Collected data entries:
==> src/hdl/imuco_pkg.sv <==
// Shared types, constants and helper functions of the IMU complementary
// orientation block. Depends on nothing; every other file uses it.
package imuco_pkg;

  // Fixed point format of angles and the CORDIC length
  localparam int FRAC_BITS = 16;
  localparam int CORDIC_STEPS = 16;
  localparam int ATAN_ENTRIES = 24;
  localparam int CORDIC_RUN = (CORDIC_STEPS < ATAN_ENTRIES) ? CORDIC_STEPS : ATAN_ENTRIES;

  // Datapath widths
  localparam int CFG_W = 17;
  localparam int SQRT_W = 48;
  localparam int SQRT_STEPS = SQRT_W / 2;
  localparam int CORD_W = 44;
  localparam int CAL_W = 48;
  localparam int DIV_W = (32 + FRAC_BITS > CAL_W) ? 32 + FRAC_BITS : CAL_W;
  localparam int DEN_W = 26;
  localparam int QUEUE_DEPTH = 2;
  localparam int QUEUE_PTR_W = $clog2(QUEUE_DEPTH);
  localparam int QUEUE_CNT_W = $clog2(QUEUE_DEPTH + 1);

  // Numeric constants
  localparam logic [DEN_W-1:0] GYRO_SCALE = DEN_W'(1000);
  localparam logic [16:0] WEIGHT_ONE = 17'd65536;
  localparam logic signed [31:0] NINETY = 32'(64'd90 << FRAC_BITS);
  localparam logic [CORD_W-1:0] NORM_LIMIT = CORD_W'(1) << 38;
  localparam logic [CORD_W-1:0] NORM_LIMIT_BYTE = NORM_LIMIT >> 8;

  // Register reset values
  localparam logic [15:0] RST_GYRO_SENS = 16'd131;
  localparam logic [16:0] RST_YAW_WEIGHT = 17'd62915;
  localparam logic [16:0] RST_TILT_WEIGHT = 17'd2621;
  localparam logic [15:0] RST_CALIB_SAMPLES = 16'd500;

  typedef enum logic [1:0] {
    REG_GYRO_SENS,
    REG_YAW_WEIGHT,
    REG_TILT_WEIGHT,
    REG_CALIB_SAMPLES
  } cfg_reg_t;

  typedef struct packed {
    logic signed [15:0] accel_x;
    logic signed [15:0] accel_y;
    logic signed [15:0] accel_z;
    logic signed [15:0] rate_x;
    logic signed [15:0] rate_y;
    logic signed [15:0] rate_z;
    logic [15:0]        elapsed_ms;
  } sample_t;

  typedef struct packed {
    logic signed [31:0] yaw_deg;
    logic signed [31:0] roll_deg;
    logic signed [31:0] pitch_deg;
    logic               calibrating;
  } result_t;

  typedef struct packed {
    logic [15:0] gyro_sensitivity;
    logic [16:0] yaw_gyro_weight;
    logic [16:0] tilt_gyro_weight;
    logic [15:0] calib_samples;
  } cfg_t;

  // Classified sample handed from the front end to the engine
  typedef struct packed {
    logic [16:0]        mag_x;
    logic [16:0]        mag_y;
    logic [16:0]        mag_z;
    logic               neg_x;
    logic               neg_y;
    logic               neg_z;
    logic [31:0]        sq_yz;
    logic [31:0]        sq_xz;
    logic [31:0]        sq_xy;
    logic signed [15:0] rate_x;
    logic signed [15:0] rate_y;
    logic signed [15:0] rate_z;
    logic [15:0]        elapsed_ms;
  } work_t;

  typedef logic [ATAN_ENTRIES-1:0][31:0] atan_tab_t;

  function automatic logic [16:0] mag16(logic signed [15:0] v);
    logic signed [16:0] e;
    e = {v[15], v};
    return v[15] ? 17'(-e) : 17'(e);
  endfunction

  function automatic logic signed [31:0] sat32(logic signed [63:0] v);
    if (v > 64'sd2147483647) return 32'sh7fffffff;
    if (v < -64'sd2147483648) return 32'sh80000000;
    return v[31:0];
  endfunction

  // atan(2^-i) in units of 1e-9 degree
  function automatic longint unsigned atan_nanodeg(int i);
    case (i)
      0: return 64'd45000000000;
      1: return 64'd26565051177;
      2: return 64'd14036243468;
      3: return 64'd7125016349;
      4: return 64'd3576334375;
      5: return 64'd1789910608;
      6: return 64'd895173710;
      7: return 64'd447614171;
      8: return 64'd223810500;
      9: return 64'd111905677;
      10: return 64'd55952892;
      11: return 64'd27976453;
      12: return 64'd13988227;
      13: return 64'd6994114;
      14: return 64'd3497057;
      15: return 64'd1748528;
      16: return 64'd874264;
      17: return 64'd437132;
      18: return 64'd218566;
      19: return 64'd109283;
      20: return 64'd54642;
      21: return 64'd27321;
      22: return 64'd13660;
      23: return 64'd6830;
      default: return 64'd0;
    endcase
  endfunction

  function automatic atan_tab_t atan_table();
    atan_tab_t t;
    longint unsigned nd;
    for (int i = 0; i < ATAN_ENTRIES; i++) begin
      nd = atan_nanodeg(i);
      t[i] = 32'(((nd << FRAC_BITS) + 64'd500000000) / 64'd1000000000);
    end
    return t;
  endfunction

  localparam atan_tab_t ATAN_Q = atan_table();

endpackage

==> src/hdl/imuco_sample_if.sv <==
// Input channel of the IMU orientation block: valid/ready and one raw sample.
// Depends on imuco_pkg for the sample type.
interface imuco_sample_if;
  logic               valid;
  logic               ready;
  imuco_pkg::sample_t data;

  modport source (output valid, output data, input ready);
  modport sink (input valid, input data, output ready);
endinterface

==> src/hdl/imuco_front.sv <==
// Front end: takes one raw sample, splits signs and magnitudes and forms the
// three sums of squares with one shared multiplier. Depends on imuco_pkg.
module imuco_front (
  input  logic             clk,
  input  logic             rst,
  imuco_sample_if.sink     sample,
  output logic             push_valid,
  input  logic             push_ready,
  output imuco_pkg::work_t push_data
);

  typedef enum logic [1:0] {F_IDLE, F_SQUARE, F_PUSH} front_state_t;

  front_state_t       state;
  imuco_pkg::sample_t hold;
  logic [1:0]         step;
  logic [30:0]        sq_x;
  logic [30:0]        sq_y;
  logic [30:0]        sq_z;
  logic [16:0]        mag_sel;
  logic [33:0]        sq_full;

  assign sample.ready = (state == F_IDLE);
  assign push_valid = (state == F_PUSH);

  // Select the axis to square this cycle
  always_comb begin
    case (step)
      2'd0: mag_sel = imuco_pkg::mag16(hold.accel_x);
      2'd1: mag_sel = imuco_pkg::mag16(hold.accel_y);
      default: mag_sel = imuco_pkg::mag16(hold.accel_z);
    endcase
    sq_full = 34'(mag_sel) * 34'(mag_sel);
  end

  // Assemble the classified record
  always_comb begin
    push_data.mag_x = imuco_pkg::mag16(hold.accel_x);
    push_data.mag_y = imuco_pkg::mag16(hold.accel_y);
    push_data.mag_z = imuco_pkg::mag16(hold.accel_z);
    push_data.neg_x = hold.accel_x[15];
    push_data.neg_y = hold.accel_y[15];
    push_data.neg_z = hold.accel_z[15];
    push_data.sq_yz = 32'(sq_y) + 32'(sq_z);
    push_data.sq_xz = 32'(sq_x) + 32'(sq_z);
    push_data.sq_xy = 32'(sq_x) + 32'(sq_y);
    push_data.rate_x = hold.rate_x;
    push_data.rate_y = hold.rate_y;
    push_data.rate_z = hold.rate_z;
    push_data.elapsed_ms = hold.elapsed_ms;
  end

  // Capture, square three axes, then hand over
  always_ff @(posedge clk) begin
    if (rst) begin
      state <= F_IDLE;
      step <= 2'd0;
    end else begin
      unique case (state)
        F_IDLE: begin
          if (sample.valid) begin
            hold <= sample.data;
            step <= 2'd0;
            state <= F_SQUARE;
          end
        end
        F_SQUARE: begin
          case (step)
            2'd0: sq_x <= sq_full[30:0];
            2'd1: sq_y <= sq_full[30:0];
            default: sq_z <= sq_full[30:0];
          endcase
          if (step == 2'd2) begin
            state <= F_PUSH;
          end else begin
            step <= step + 2'd1;
          end
        end
        F_PUSH: begin
          if (push_ready) begin
            state <= F_IDLE;
          end
        end
        default: state <= F_IDLE;
      endcase
    end
  end

endmodule

==> src/flat_wrapper.sv <==
// flat-port wrapper written by rule: the top's interface ports become plain ports
module imuco_front_flat 
  (clk, rst, push_valid, push_ready, push_data, sample_valid, sample_data, sample_ready);
  imuco_sample_if sample_i ();
  input  logic clk;
  input  logic rst;
  output logic push_valid;
  input  logic push_ready;
  output imuco_pkg::work_t push_data;
  input wire logic [$bits(sample_i.valid)-1:0] sample_valid;
  input wire logic [$bits(sample_i.data)-1:0] sample_data;
  output wire logic [$bits(sample_i.ready)-1:0] sample_ready;
  assign sample_i.valid = sample_valid;
  assign sample_i.data = sample_data;
  assign sample_ready = sample_i.ready;
  imuco_front u_core (.clk(clk), .rst(rst), .sample(sample_i), .push_valid(push_valid), .push_ready(push_ready), .push_data(push_data));
endmodule
==> config.mk <==
export PLATFORM = sky130hd
export DESIGN_NAME = imuco_front_flat
export DESIGN_NICKNAME = d
export VERILOG_FILES = /design/src/hdl/imuco_pkg.sv /design/src/hdl/imuco_sample_if.sv /design/src/hdl/imuco_front.sv /design/src/flat_wrapper.sv
export SDC_FILE = /design/constraint.sdc
export NUM_CORES = 1
export LEC_CHECK = 0
export ABC_CLOCK_PERIOD_IN_PS = 17400
export BUFFER_PORTS_ARGS = -buffer_cell sky130_fd_sc_hd__buf_2
export CORE_AREA = 2 2 186 188
export CTS_CLUSTER_SIZE = 20
export DETAILED_ROUTE_END_ITERATION = 7
export DIE_AREA = 0 0 188 190
export GPL_TIMING_DRIVEN = 0
export PLACE_DENSITY_LB_ADDON = 0.25
export SLEW_MARGIN = 10
export SYNTH_ARGS = -nofsm -noshare
export SYNTH_HDL_FRONTEND = slang
export SYNTH_SLANG_ARGS = --single-unit
==> constraint.sdc <==
create_clock -name clk -period 17.4 [get_ports clk]
set_clock_uncertainty 0.05 [all_clocks]
set_input_delay 0.87 -clock clk [delete_from_list [all_inputs] [get_ports clk]]
set_output_delay 0.87 -clock clk [all_outputs]
set_load 0.01 [all_outputs]
### After elaboration in Yosys (flattened, before gate mapping)

Index checks and enable logic that the tools add are counted.

| word-level totals | value |
|---|---|
| flip-flop bits (word level) | 209 |
| input port bits | 116 |
| output and inout bits | 216 |
| logic and storage cells | 51 |

| cells by class | value |
|---|---|
| add/subtract/negate cells | 7 |
| multipliers | 1 |
| eq/ne operators | 8 |
| multiplexer cells | 11 |
| bitwise logic cells | 2 |
| reductions and logical operators | 10 |

Operator list:

| kind | count |
|---|---|
| 31-bit by 31-bit adder with 32-bit output | 3 |
| 17-bit two-way mux | 3 |
| 16-bit negator with 17-bit output | 3 |
| 17-bit case mux with 2 select lines | 1 |
| 17-bit by 17-bit multiplier with 31-bit output | 1 |
| 3-bit AND reduction | 6 |
| 2-bit two-way mux | 5 |
| 2-bit case mux with 3 select lines | 1 |
| 2-bit by 1-bit == test with 1-bit output, second input constant | 2 |
| 2-bit == test, second input constant | 2 |
| 2-bit zero test | 2 |
| 2-bit by 1-bit inequality test with 1-bit output, second input constant | 2 |
| 2-bit inequality test, second input constant | 2 |
| 2-bit case mux with 2 select lines | 1 |
| 2-bit by 1-bit adder with 2-bit output, second input constant | 1 |
| 1-bit NOT | 2 |
| 2-bit nonzero test | 1 |
| 2-bit OR reduction | 1 |

### Logic depth before layout (Yosys ltp)

Gate-level depths: netlist (run 1).

| logic depth | value |
|---|---|
| word-level depth | 4 |
| depth in mapped cells | 30 |
| gate-level depth less buffers | 30 |

### Worst setup path after synthesis (run 1)

Ideal clock, no wire load.

| timing path | value |
|---|---|
| path type | input port to flip-flop |
| start point | input port rst |
| end point | register u_core.hold[100] in the netlist's numbering (enable) |
| setup time | 0.902 ns |
| arrival | 12.513 ns |
| required time | 16.448 ns |
| slack | 3.935 ns |
| stages | 1 |
| buffers on the path | 0 |
| cells stage by stage | nor4b_1 |

| on the way | value |
|---|---|
| longest elaborated chain between the ends | 2 |

Ends and longest elaborated chain:

| element | RTL line | text |
|---|---|---|
| from (decl) | flat_wrapper.sv:6 | `input logic rst;` |
| 1-bit NOT (no source line) | n/a |  |
| 3-bit AND reduction (no source line) | n/a |  |
| to (signal assigned) | imuco_front.sv:62 | `hold <= sample.data;` |
| to (decl) | imuco_front.sv:15 | `imuco_pkg::sample_t hold;` |

Every way passes these cells.
A chain may end at the register's enable or synchronous reset.

### Worst setup path after layout (run 1)

| timing path | value |
|---|---|
| start point | register u_core.hold[66] in the netlist's numbering |
| end point | register u_core.sq_z[29], data pin |

| on the way | value |
|---|---|
| longest elaborated chain between the ends | 4 |

Ends and longest elaborated chain:

| element | RTL line | text |
|---|---|---|
| 16-bit negator with 17-bit output | imuco_pkg.sv:89 | `return v[15] ? 17'(-e) : 17'(e);` |
| 17-bit two-way mux (*) | imuco_pkg.sv:89 |  |
| 17-bit case mux with 2 select lines (*) | imuco_front.sv:28 | `case (step)` |
| 17-bit by 17-bit multiplier with 31-bit output (*) | imuco_front.sv:33 | `sq_full = 34'(mag_sel) * 34'(mag_sel);` |
| named net u_core.sq_full[29] | imuco_front.sv:21 | `logic [33:0] sq_full;` |
| to (signal assigned) | imuco_front.sv:71 | `default: sq_z <= sq_full[30:0];` |
| to (decl) | imuco_front.sv:19 | `logic [30:0] sq_z;` |

Mark *: on every way through the listed nets, which the timed path passes. The rest lies on a longest branch.

==> impl_metrics.tcl, run 1 <==
set metrics [dict create \
    status "complete, no violations" \
    synth_edf_count 202 \
    fillCellCount 2702 \
    drtPass1Iterations 7 \
    io_buffers 328 \
    fin_nets 2688 \
    drc 0 \
    cp_slowest_cell "a221oi_1" \
    grt_setup_unrepaired "no" \
    core_area_mm2 0.03395 \
    grt_pass1_vias 14990 \
    pre_cts_ws_ns 8.364 \
    final_common_cell "buf_2" \
    dieArea_mm2 0.03572 \
    syn_area_mm2 0.01908 \
    cts_root_buffer "clkbuf_16" \
    wl_um 47350 \
    via_per_inst 5.381 \
    holdBufCountCts 0 \
    hpwl_um 39600 \
    drtIter0Drc 774 \
    worstSetupPathType "flop to flop" \
    worstHoldPathCells 1 \
    area_growth_pct 16.37 \
    cpPeakStageDelay_ns 1.00 \
    path_depth 27 \
    fmaxAchievable_mhz 109.7 \
    grt_first_pass_wirelength_um 75650 \
    cpMostUsedCell "fa_1" \
    final-setup-viol-count 0 \
    ys_ff_latch 206 \
    yosys_warnings 0 \
    cts_sinks 206 \
    top_usage_layer "met2" \
    synth_flop_cell "edfxtp_1" \
    required_ns 17.69 \
    cts_buffers 22 \
    synthArstFlopShare 0 \
    finalHoldViolations 0 \
    die-width_um 188 \
    critPathArrivalTime_ns 9.41 \
    route.vias.total 14350 \
    cp-end-kind "flop" \
    start_kind "flop" \
    r2r_slack_ns 8.28 \
    clkTransAtPathRegs_ns 0.06 \
    rows 68 \
    post-route-period-util 0.5241 \
    use_met3 0.04593 \
    yosysUniqueCellTypes 71 \
    cts_max_path_buffers 3 \
    worst_slew_pin_slew_ns 1.321 \
    clock_latency_ns 0.52 \
    fin_hold_ws_ns 0.4661 \
    netlist_instances 1805 \
    cts_setup_buffers 0 \
    drive_above_1_share 0.2160 \
    hold_path.class "input pin to flop" \
    place.gp.congestion 0.9307 \
    io_pins 332 \
    grt_util_met2 0.4861 \
    maxSlewHeadroom 0.1172 \
    htreeDepth 1 \
    most-common-layout-cells "buf_2, inv_1, edfxtp_1" \
    overflow 0 \
    fin_ws_ns 8.280 \
    drv_cap 0 \
    cts_tree "done" \
    fin_util 0.6542 \
    start_util 0.5621 \
    drv_slew 0 \
    critPathTopFamily "compound AO/OA/AOI/OAI gates" \
    grt_max_degree 31 \
    drtAntennaViolNets 0 \
    syn_area_per_cell_um2 10.57 \
    wire_per_inst_um 17.75 \
    cts_resized 0 \
    met1_usage 0.3138 \
    ys_seq_area_frac 0.3221 \
    worst-path-buf-inv 5 \
    crit_fanout 10 \
    grt_usage 0.2670 \
    antenna_found_initial 4 \
    dieHeight_um 190 \
    rr_worst_depth 27 \
    period_needed_ns 9.120 \
]
==> Yosys cell counts (5+ instances only) <==
cell,count,share of area
o21a_1,21,0.0083
or2_2,11,0.0036
nand2_1,138,0.027
a221o_1,8,0.0042
a21boi_0,5,0.0020
buf_4,73,0.029
o21ai_0,54,0.014
nand4_1,6,0.0020
o211ai_1,7,0.0028
nor2b_1,12,0.0039
a211o_1,6,0.0028
ha_1,187,0.12
a21o_1,33,0.013
inv_1,290,0.057
a2111oi_0,5,0.0023
a211oi_1,11,0.0043
nor4_1,5,0.0016
fa_1,191,0.20
xnor2_1,96,0.044
nor2_1,104,0.020
nand2b_1,13,0.0043
a31oi_1,12,0.0039
edfxtp_1,202,0.32
and3_1,10,0.0033
and2_1,15,0.0049
a21oi_1,73,0.019
xor2_1,37,0.017
o21bai_1,6,0.0024
clkbuf_1,27,0.0053
a22oi_1,6,0.0024
o41ai_1,6,0.0028
or3_1,5,0.0016
nand3_1,23,0.0060
nor3_1,28,0.0073
o31ai_1,11,0.0043
a221oi_1,5,0.0023
==> sequential cells by signal (all words and copies together) (netlist names) <==
name	count
u_core.step	2
u_core.push_data	67
u_core.sq_x	30
u_core.state	2
u_core.sq_z	30
u_core.hold	45
u_core.sq_y	30
==> cell type report <==
class	count	area (µm²)	share of cell area
Antenna cell	4	10.01	0.0004507
Buffer	103	663.1	0.02986
Clock buffer	22	550.5	0.02479
Clock inverter	16	155.1	0.006986
Inverter	295	1107	0.04986
Multi-Input combinational cell	1223	11260	0.5070
Sequential cell	206	6146	0.2767
Tap cell	455	569.3	0.02564
Timing Repair Buffer	343	1747	0.07865
==> logic make-up (layout without fill, tap and decap cells) <==
logic type,Yosys count,in the layout,synth area share
buffers and inverters,398,779,0.09277
and+or+nand+nor,387,387,0.09415
adders and majority gates,378,378,0.3230
AOI/OAI and AO/OA,299,299,0.1055
DFF,206,206,0.3221
xor gates and xnor gates,133,133,0.06104
other,2,28,0.0003935
muxes,2,2,0.001115
==> routing by layer <==
layer | up-vias | wire length, µm
met3 | 114 | 3623
met4 | 0 | 1994
met1 | 6865 | 18170
met5 | - | 0
li1 | 6784 | -
met2 | 589 | 23560
==> metrics by stage <==
| stage | setup TNS (ns) | std cells | area, µm² |
|---|---|---|---|
| finish | 0 | 2667 | 22210 |
| global placement | -8.634 | 2610 | 21380 |
| detailed placement | 0 | 2624 | 21490 |
| global route | 0 | 2667 | 22210 |
| floorplan | 0 | 1827 | 19170 |
| CTS | 0 | 2662 | 22190 |
==> worst paths after layout <==
check             startpoint              end
max reg2reg  u_core.hold[66]  u_core.sq_z[29]
min reg2reg   u_core.step[1]   u_core.step[1]
max          u_core.hold[66]  u_core.sq_z[29]
min          sample_data[84]  u_core.hold[84]
Power of run 1 is not shown: default switching activity piles up to over one toggle a cycle in this logic, so the estimate is an artifact.
==> inputs of run 2 (changes only) <==
--- a/config.mk
+++ b/config.mk
@@ -5,7 +5,7 @@
 export SDC_FILE = /design/constraint.sdc
 export NUM_CORES = 1
 export LEC_CHECK = 0
-export ABC_CLOCK_PERIOD_IN_PS = 17400
+export ABC_CLOCK_PERIOD_IN_PS = 8580
 export BUFFER_PORTS_ARGS = -buffer_cell sky130_fd_sc_hd__buf_2
 export CORE_AREA = 2 2 186 188
 export CTS_CLUSTER_SIZE = 20
==> constraint.sdc (replaced) <==
create_clock -name clk -period 8.58 [get_ports clk]
set_clock_uncertainty 0.05 [all_clocks]
set_input_delay 0.429 -clock clk [delete_from_list [all_inputs] [get_ports clk]]
set_output_delay 0.429 -clock clk [all_outputs]
set_load 0.01 [all_outputs]
==> impl_metrics.tcl, run 2 (synthesis gave the netlist of run 1 again) <==
set metrics [dict create \
    status "complete, no violations" \
    die-width_um 188 \
    drive_above_1_share 0.2253 \
    via_per_inst 5.454 \
    wire_per_inst_um 18.97 \
    finalHoldViolations 0 \
    hold_path.class "input pin to flop" \
    cts_sinks 206 \
    cp_slowest_cell "a221oi_4" \
    grt_first_pass_wirelength_um 80190 \
    cpPeakStageDelay_ns 0.54 \
    io_pins 332 \
    drc 0 \
    hpwl_um 39360 \
    worst_slew_pin_slew_ns 0.9663 \
    cts_root_buffer "clkbuf_16" \
    cts_tree "done" \
    period_needed_ns 8.281 \
    htreeDepth 1 \
    crit_fanout 10 \
    dieHeight_um 190 \
    cts_buffers 22 \
    grt_usage 0.2866 \
    required_ns 8.86 \
    rows 68 \
    fmaxAchievable_mhz 120.8 \
    area_growth_pct 21.35 \
    cts_max_path_buffers 3 \
    drtAntennaViolNets 0 \
    cp-end-kind "flop" \
    route.vias.total 14910 \
    final_common_cell "buf_2" \
    post-route-period-util 0.9652 \
    fin_nets 2756 \
    start_kind "flop" \
    io_buffers 328 \
    fin_setup_tns_ns 0 \
    largest_reg_flops 67 \
    wl_um 51850 \
    critPathArrivalTime_ns 8.56 \
    seqCellArea_mm2 0.006146 \
    clkTransAtPathRegs_ns 0.06 \
    place.gp.congestion 0.9262 \
    drtPass1Iterations 5 \
    grt_pass1_vias 15580 \
    r2r_slack_ns 0.30 \
    cpMostUsedCell "fa_1" \
    worstSetupPathType "flop to flop" \
    fillCellCount 2572 \
    core_area_mm2 0.03395 \
    multi_input_area_mm2 0.01145 \
    drv_cap 0 \
    dieArea_mm2 0.03572 \
    final-setup-viol-count 0 \
    clock_latency_ns 0.54 \
    antenna_found_initial 1 \
    drv_slew 0 \
    maxSlewHeadroom 0.3558 \
    grt_max_degree 31 \
    overflow 0 \
    most-common-layout-cells "buf_2, inv_1, edfxtp_1" \
    drtIter0Drc 914 \
    start_util 0.5621 \
]
[run 2: changes by cell type in the layout (fill, tap and decap cells not counted), moves of 4 or more]
cell	delta
dlygate4sd3_1	+73
clkbuf_1	-14
clkbuf_2	+12
buf_4	-10
buf_6	+8
a221oi_1	-4
clkinv_1	-4
xnor2_1	-4
xnor2_2	+4
[run 2: path summary, 6_finish.rpt]
| check | to | startpoint | cells past startpoint |
|---|---|---|---|
| max | u_core.sq_x[29] | u_core.hold[85] | 26 |
| max reg2reg | u_core.sq_x[29] | u_core.hold[85] | 26 |
| min reg2reg | u_core.step[1] | u_core.step[1] | 2 |
| min | u_core.push_data[0] | sample_data[0] | 1 |
[run 2: layer usage]
| metal | vias up | global-route usage | part of all wire |
|---|---|---|---|
| li1 | 6921 | - | - |
| met1 | 7130 | 0.3260 | 0.38 |
| met2 | 690 | 0.5214 | 0.50 |
| met3 | 164 | 0.05110 | 0.072 |
| met4 | 0 | 0.1381 | 0.056 |
| met5 | - | 0 | 0 |
[run 2: final cells by class]
cell class | instances | share of cell area
diodes | 1 | 0.0001081
plain buffers | 101 | 0.02934
clock buffers | 25 | 0.02426
clock inverters | 14 | 0.005457
inverters | 295 | 0.04809
multi-input cells | 1223 | 0.4943
flip-flops and latches | 206 | 0.2654
well taps | 455 | 0.02458
repair buffers | 413 | 0.1085
[run 2: stage by stage]
step             util  std cells  hold WS (ns)  setup slack (ns)  cell area (µm²)
2_1_floorplan       -       1827        0.4273            0.9079            19170
3_3_place_gp   0.6299       2610        0.4497           -0.7711            21380
3_5_place_dp   0.6333       2619        0.4671           -0.5194            21500
4_1_cts        0.6735       2720     0.0001640          0.001245            22860
5_1_grt        0.6821       2733      0.003807          -0.02221            23160
6_report       0.6821       2733       0.02180            0.2987            23160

Task objective:
Could you return exactly the stretch of the data above that starts at the line with "push_data.rate_x = hold.rate_x;" and ends at the line with "F_SQUARE: begin", both lines included?

Output below:
    push_data.rate_x = hold.rate_x;
    push_data.rate_y = hold.rate_y;
    push_data.rate_z = hold.rate_z;
    push_data.elapsed_ms = hold.elapsed_ms;
  end

  // Capture, square three axes, then hand over
  always_ff @(posedge clk) begin
    if (rst) begin
      state <= F_IDLE;
      step <= 2'd0;
    end else begin
      unique case (state)
        F_IDLE: begin
          if (sample.valid) begin
            hold <= sample.data;
            step <= 2'd0;
            state <= F_SQUARE;
          end
        end
        F_SQUARE: begin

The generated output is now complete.